Age of Majority Unit


The Age of Majority (AOM) Unit is located at 4th Floor – 360 Broadway.


Jaime Chartrand – Director of Services
Kyle McClintock – Supervisor
Dennis Dare, Gayle Parisien, Melanie Boulette, ****** *****, Hernan Biderman, Patricia Monias, Dorothy Anderson – Direct Services Workers
Jasmine Greene – Administrative Assistant

Age of Majority staff

This specialized unit provides transitional services to youth and young adults who are between the ages of 16 and 20 years old.  The AOM receive referrals from the Agency’s direct services on and off-reserve units.  The AOM workers handle between 20 and 25 cases to allow the workers more individual time with the youth, enabling the worker to wrap around as many resources and supports as possible to transition the youth out of care and have long-term positive outcomes.  Presently, the AOM Unit has a wait list of 85 cases.

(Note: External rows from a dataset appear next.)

### src/inc/mailbox_pkg.sv
// shared constants for the dual host word mailbox
package mailbox_pkg;
	localparam int MAIN_WIDTH = 36;
	localparam int SAT_WIDTH  = 18;
	localparam int PORTION12  = 12;
	localparam int PORTION18  = 18;
	localparam int PIECES12   = 3;
	localparam int PIECES18   = 2;
	// status word bit positions
	localparam int STAT_OUT_EMPTY_BIT = 28;
	localparam int STAT_OUT_FULL_BIT  = 29;
	localparam int STAT_IN_FULL_BIT   = 30;
	localparam int STAT_IN_EMPTY_BIT  = 31;
	localparam int STAT_SAT_IRQ_BIT   = 32;
	// reset values
	localparam logic [35:0] BUFFER_RESET = 36'h000000000;
	localparam logic        FLAG_RESET   = 1'b0;
	// clear strobe to set strobe spacing of a main word write
	localparam int WRITE_GAP_NS  = 1000;
	localparam int CLK_PERIOD_NS = 10;
	localparam int WRITE_GAP_CYC = WRITE_GAP_NS / CLK_PERIOD_NS;
endpackage

### src/design/dual_host_word_mailbox.sv
// dual host word mailbox: main host word port, satellite piece port
`timescale 1ns/1ns
module dual_host_word_mailbox #(
	parameter int WORD_W = mailbox_pkg::MAIN_WIDTH
) (
	input  wire logic                core_clk,
	input  wire logic                rst_n,
	input  wire logic                satWide,
	input  wire logic [WORD_W-1:0]   mainDataIn,
	input  wire logic                mainWriteClr,
	input  wire logic                mainWriteSet,
	input  wire logic                mainWordRead,
	input  wire logic                mainStatusRead,
	input  wire logic                mainControlWrite,
	output logic      [WORD_W-1:0]   mainDataOut,
	output logic                     mainHostIrq,
	input  wire logic                satTestOutFull,
	input  wire logic                satTestInEmpty,
	input  wire logic                satRead,
	input  wire logic                satClear,
	input  wire logic                satLoad,
	input  wire logic [17:0]         satDataIn,
	output logic      [17:0]         satDataOut,
	output logic                     satelliteIrq,
	output logic                     skipRequest,
	output logic                     satelliteReadRequest
);
	logic [WORD_W-1:0] outboundBuffer;
	logic [WORD_W-1:0] inboundBuffer;
	logic              outboundFull;
	logic              outboundEmpty;
	logic              inboundFull;
	logic              inboundEmpty;
	logic              satIrqFlag;
	logic [1:0]        readIndex;
	logic              readLast;
	logic [1:0]        loadIndex;
	logic              loadLast;
	logic              wideMeta;
	logic              wideCfg;
	logic [17:0]       next_satData;
	logic [WORD_W-1:0] next_inbound;

	// width strap is a pin: two flops before use, no reset so it survives reset
	always_ff @(posedge core_clk) begin
		wideMeta <= satWide;
		wideCfg  <= wideMeta;
	end

	piece_counter u_readCount (
		.core_clk (core_clk),
		.rst_n    (rst_n),
		.wide     (wideCfg),
		.restart  (mainWriteSet),
		.step     (satRead),
		.index    (readIndex),
		.last     (readLast)
	);

	piece_counter u_loadCount (
		.core_clk (core_clk),
		.rst_n    (rst_n),
		.wide     (wideCfg),
		.restart  (satClear),
		.step     (satLoad),
		.index    (loadIndex),
		.last     (loadLast)
	);

	// outbound buffer: clear strobe empties it, set strobe loads the word
	always_ff @(posedge core_clk) begin
		if (!rst_n) begin
			outboundBuffer <= mailbox_pkg::BUFFER_RESET;
		end else if (mainWriteSet) begin
			outboundBuffer <= mainDataIn;
		end else if (mainWriteClr) begin
			outboundBuffer <= mailbox_pkg::BUFFER_RESET;
		end
	end

	// outbound flags; the last read wins over a stale control clear
	always_ff @(posedge core_clk) begin
		if (!rst_n) begin
			outboundFull  <= mailbox_pkg::FLAG_RESET;
			outboundEmpty <= mailbox_pkg::FLAG_RESET;
		end else begin
			if (mainWriteSet) begin
				outboundFull <= 1'b1;
			end else if (satRead && readLast) begin
				outboundFull <= 1'b0;
			end else if (mainControlWrite) begin
				outboundFull <= 1'b0;
			end
			if (satRead && readLast) begin
				outboundEmpty <= 1'b1;
			end else if (mainWriteClr || mainControlWrite) begin
				outboundEmpty <= 1'b0;
			end
		end
	end

	// portion select; 12-bit pieces low first, 18-bit halves low first
	always_comb begin
		next_satData = 18'h00000;
		if (wideCfg) begin
			next_satData = (readIndex == 2'h0) ? outboundBuffer[17:0]
				: outboundBuffer[35:18];
		end else begin
			case (readIndex)
				2'h0:    next_satData = {6'h00, outboundBuffer[11:0]};
				2'h1:    next_satData = {6'h00, outboundBuffer[23:12]};
				2'h2:    next_satData = {6'h00, outboundBuffer[35:24]};
				default: next_satData = 18'h00000;
			endcase
		end
	end

	// satellite data register; holds the last portion read
	always_ff @(posedge core_clk) begin
		if (!rst_n) begin
			satDataOut <= 18'h00000;
		end else if (satRead) begin
			satDataOut <= next_satData;
		end
	end

	// read request follows each read on a wide satellite, one cycle later
	always_ff @(posedge core_clk) begin
		if (!rst_n) begin
			satelliteReadRequest <= 1'b0;
		end else begin
			satelliteReadRequest <= satRead && wideCfg;
		end
	end

	// skip answers the two flag tests
	assign skipRequest = (satTestOutFull && outboundFull)
		|| (satTestInEmpty && inboundEmpty);

	// merge the incoming piece into the next inbound slot
	always_comb begin
		next_inbound = inboundBuffer;
		if (wideCfg) begin
			if (loadIndex == 2'h0) begin
				next_inbound[17:0] = satDataIn;
			end else begin
				next_inbound[35:18] = satDataIn;
			end
		end else begin
			case (loadIndex)
				2'h0:    next_inbound[11:0]  = satDataIn[11:0];
				2'h1:    next_inbound[23:12] = satDataIn[11:0];
				2'h2:    next_inbound[35:24] = satDataIn[11:0];
				default: next_inbound = inboundBuffer;
			endcase
		end
	end

	// inbound buffer; clear pulse zeroes every bit
	always_ff @(posedge core_clk) begin
		if (!rst_n) begin
			inboundBuffer <= mailbox_pkg::BUFFER_RESET;
		end else if (satClear) begin
			inboundBuffer <= mailbox_pkg::BUFFER_RESET;
		end else if (satLoad) begin
			inboundBuffer <= next_inbound;
		end
	end

	// inbound flags; hardware sets win over clears in the same cycle
	always_ff @(posedge core_clk) begin
		if (!rst_n) begin
			inboundFull  <= mailbox_pkg::FLAG_RESET;
			inboundEmpty <= mailbox_pkg::FLAG_RESET;
		end else begin
			if (satLoad && loadLast) begin
				inboundFull <= 1'b1;
			end else if (mainWordRead || mainControlWrite || satClear) begin
				inboundFull <= 1'b0;
			end
			if (mainWordRead) begin
				inboundEmpty <= 1'b1;
			end else if (satClear || mainControlWrite) begin
				inboundEmpty <= 1'b0;
			end
		end
	end

	// fifth flag: satellite interrupt latched by main word read
	always_ff @(posedge core_clk) begin
		if (!rst_n) begin
			satIrqFlag <= mailbox_pkg::FLAG_RESET;
		end else if (mainWordRead) begin
			satIrqFlag <= 1'b1;
		end else if (satClear || mainControlWrite) begin
			satIrqFlag <= 1'b0;
		end
	end

	// interrupts are plain levels from the flags
	assign satelliteIrq = outboundFull || satIrqFlag;
	assign mainHostIrq  = outboundEmpty || inboundFull;

	// main data register: word or status, held until next read
	always_ff @(posedge core_clk) begin
		if (!rst_n) begin
			mainDataOut <= mailbox_pkg::BUFFER_RESET;
		end else if (mainWordRead) begin
			mainDataOut <= inboundBuffer;
		end else if (mainStatusRead) begin
			mainDataOut <= '0;
			mainDataOut[mailbox_pkg::STAT_OUT_EMPTY_BIT] <= outboundEmpty;
			mainDataOut[mailbox_pkg::STAT_OUT_FULL_BIT]  <= outboundFull;
			mainDataOut[mailbox_pkg::STAT_IN_FULL_BIT]   <= inboundFull;
			mainDataOut[mailbox_pkg::STAT_IN_EMPTY_BIT]  <= inboundEmpty;
			mainDataOut[mailbox_pkg::STAT_SAT_IRQ_BIT]   <= satIrqFlag;
		end
	end

	property p_writeLoads;
		@(posedge core_clk) disable iff (!rst_n)
		mainWriteSet |=> (outboundFull && outboundBuffer == $past(mainDataIn));
	endproperty
	a_writeLoads: assert property (p_writeLoads) else $error("word write not loaded");

	property p_satIrq;
		@(posedge core_clk) disable iff (!rst_n)
		mainWriteSet |=> satelliteIrq;
	endproperty
	a_satIrq: assert property (p_satIrq) else $error("satellite irq missing");

	property p_skip;
		@(posedge core_clk) disable iff (!rst_n)
		(satTestOutFull && outboundFull) |-> skipRequest;
	endproperty
	a_skip: assert property (p_skip) else $error("skip not raised");

	property p_readReq;
		@(posedge core_clk) disable iff (!rst_n)
		(satRead && wideCfg) |=> satelliteReadRequest;
	endproperty
	a_readReq: assert property (p_readReq) else $error("read request missing");

	property p_lastRead;
		@(posedge core_clk) disable iff (!rst_n)
		(satRead && readLast && !mainWriteSet) |=> (outboundEmpty && !outboundFull);
	endproperty
	a_lastRead: assert property (p_lastRead) else $error("last read flags wrong");

	property p_mainIrq;
		@(posedge core_clk) disable iff (!rst_n)
		(satRead && readLast && !mainWriteSet) |=> mainHostIrq;
	endproperty
	a_mainIrq: assert property (p_mainIrq) else $error("main irq missing");

	property p_status28;
		@(posedge core_clk) disable iff (!rst_n)
		(mainStatusRead && !mainWordRead)
			|=> mainDataOut[mailbox_pkg::STAT_OUT_EMPTY_BIT] == $past(outboundEmpty);
	endproperty
	a_status28: assert property (p_status28) else $error("status bit wrong");

	property p_control;
		@(posedge core_clk) disable iff (!rst_n)
		(mainControlWrite && !satRead && !satLoad && !mainWordRead && !mainWriteSet)
			|=> !mainHostIrq;
	endproperty
	a_control: assert property (p_control) else $error("control clear failed");

	property p_clear;
		@(posedge core_clk) disable iff (!rst_n)
		(satClear && !mainWordRead) |=> (inboundBuffer == '0 && !inboundEmpty);
	endproperty
	a_clear: assert property (p_clear) else $error("inbound clear failed");

	property p_wordRead;
		@(posedge core_clk) disable iff (!rst_n)
		(mainWordRead && !(satLoad && loadLast)) |=>
			(mainDataOut == $past(inboundBuffer) && inboundEmpty && !inboundFull
			&& satelliteIrq);
	endproperty
	a_wordRead: assert property (p_wordRead) else $error("word read failed");

	// clear strobe of a word write empties the buffer and drops the empty flag
	property p_clearStrobe;
		@(posedge core_clk) disable iff (!rst_n)
		(mainWriteClr && !mainWriteSet && !(satRead && readLast))
			|=> (outboundBuffer == '0 && !outboundEmpty);
	endproperty
	a_clearStrobe: assert property (p_clearStrobe) else $error("clear strobe failed");

	property p_loadFull;
		@(posedge core_clk) disable iff (!rst_n)
		(satLoad && loadLast) |=> (inboundFull && mainHostIrq);
	endproperty
	a_loadFull: assert property (p_loadFull) else $error("inbound full not set");

	property p_firstPiece;
		@(posedge core_clk) disable iff (!rst_n)
		(satRead && !wideCfg && readIndex == 2'h0)
			|=> satDataOut == {6'h00, $past(outboundBuffer[11:0])};
	endproperty
	a_firstPiece: assert property (p_firstPiece) else $error("first piece wrong");

	property p_secondLoad;
		@(posedge core_clk) disable iff (!rst_n)
		(satLoad && !satClear && wideCfg && loadIndex == 2'h1)
			|=> inboundBuffer[35:18] == $past(satDataIn);
	endproperty
	a_secondLoad: assert property (p_secondLoad) else $error("upper half not loaded");

	property p_readReqPulse;
		@(posedge core_clk) disable iff (!rst_n)
		!(satRead && wideCfg) |=> !satelliteReadRequest;
	endproperty
	a_readReqPulse: assert property (p_readReqPulse) else $error("read request stuck");

	property p_statusIn;
		@(posedge core_clk) disable iff (!rst_n)
		(mainStatusRead && !mainWordRead)
			|=> mainDataOut[mailbox_pkg::STAT_IN_FULL_BIT] == $past(inboundFull);
	endproperty
	a_statusIn: assert property (p_statusIn) else $error("inbound full status wrong");
endmodule // dual_host_word_mailbox

### src/design/piece_counter.sv
// counts satellite transfer pieces and flags the final one
`timescale 1ns/1ns
module piece_counter (
	input  wire logic       core_clk,
	input  wire logic       rst_n,
	input  wire logic       wide,
	input  wire logic       restart,
	input  wire logic       step,
	output logic      [1:0] index,
	output logic            last
);
	// last piece depends on satellite width
	assign last = wide ? (index == 2'h1) : (index == 2'h2);

	// restart wins, the final step wraps to zero
	always_ff @(posedge core_clk) begin
		if (!rst_n || restart) begin
			index <= 2'h0;
		end else if (step) begin
			index <= last ? 2'h0 : index + 2'h1;
		end
	end
endmodule // piece_counter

When transitioning the youth out of care, it is important to bear in mind the cognitive functioning of the youth and their individual strengths and weaknesses. This involves comprehensive assessments in order to find the best possible resources for the young person. Out of care services may include independent living or community assisted living for adults, all of which requires the planning and completion of assessments, applications, and collaborating with the community resources to meet the stringent criteria and deadlines for these processes.

Highlights and Events

  • Twenty-nine youth successfully transitioned out of Agency care
  • All AOM staff attended training and workshops to enhance their knowledge and capacity to better support the youth at times of crisis, transition out of care, and wrap around services to support their well-being. Workshops included: Preparing Youth for Successful Adulthood; Working with At Risk Youth; Street Gangs and Drugs; Applied Suicide Intervention Skills Training; Substance Abuse and Mental Health; Supporting Healthy Choices for Youth with FASD.
  • Organized a Resource Symposium in June 2017 which saw the bringing of the resources to the youth, and creating an opportunity for foster parents and social workers to network with the community resources. There were 92 vendors and 77 participants in attendance.
  • Developed a community resource booklet for youth so they know what is available to them in the community. This resource book is given to every youth who ages out of the unit.
  • An art show was organized on December 1, 2017, where several youths were able to display their art and profit from the sales of their work.
  • Cultural retreats for young males between the ages of 16-20 were organized from November 10-12, 2016, and February 17-20, 2017. This group named Zongiigabowen “Standing Together” continues to meet on a regular basis under the Agency’s new Cultural Program.
  • The young men participated in sharing circles, sweats, pipe, water and naming ceremonies, plus they have received cold-water immersion training, where they learned how to survive a fall through the ice and/or how to help someone who has fallen through the ice. Additionally, the young men received teachings from elders and women which stressed respect for others, especially women, children, and elders.
  • Established a partnership with Knowles Centre’s Supported Adolescent Independent Living (SAIL) Program which resulted with 17 apartments to be reserved for the use of youth from SECFS. This program provides the opportunity for the youth aging out of care to learn how to successfully live independently to prevent future homelessness.


  • Assist and support the reunification and repatriation of our youth to their families and home communities wherever possible.
  • Develop further training for youth to improve their employability and overall life skills.
  • Host another resource symposium for the youth to gain more information about the community services available to them.
  • Organize another art show for the youth so they can continue to have opportunities to profit from their creations and further develop their skills and self-esteem.
  • Promote youth led sharing circles where youth can meet to share and learn from each other, and create their own peer support groups.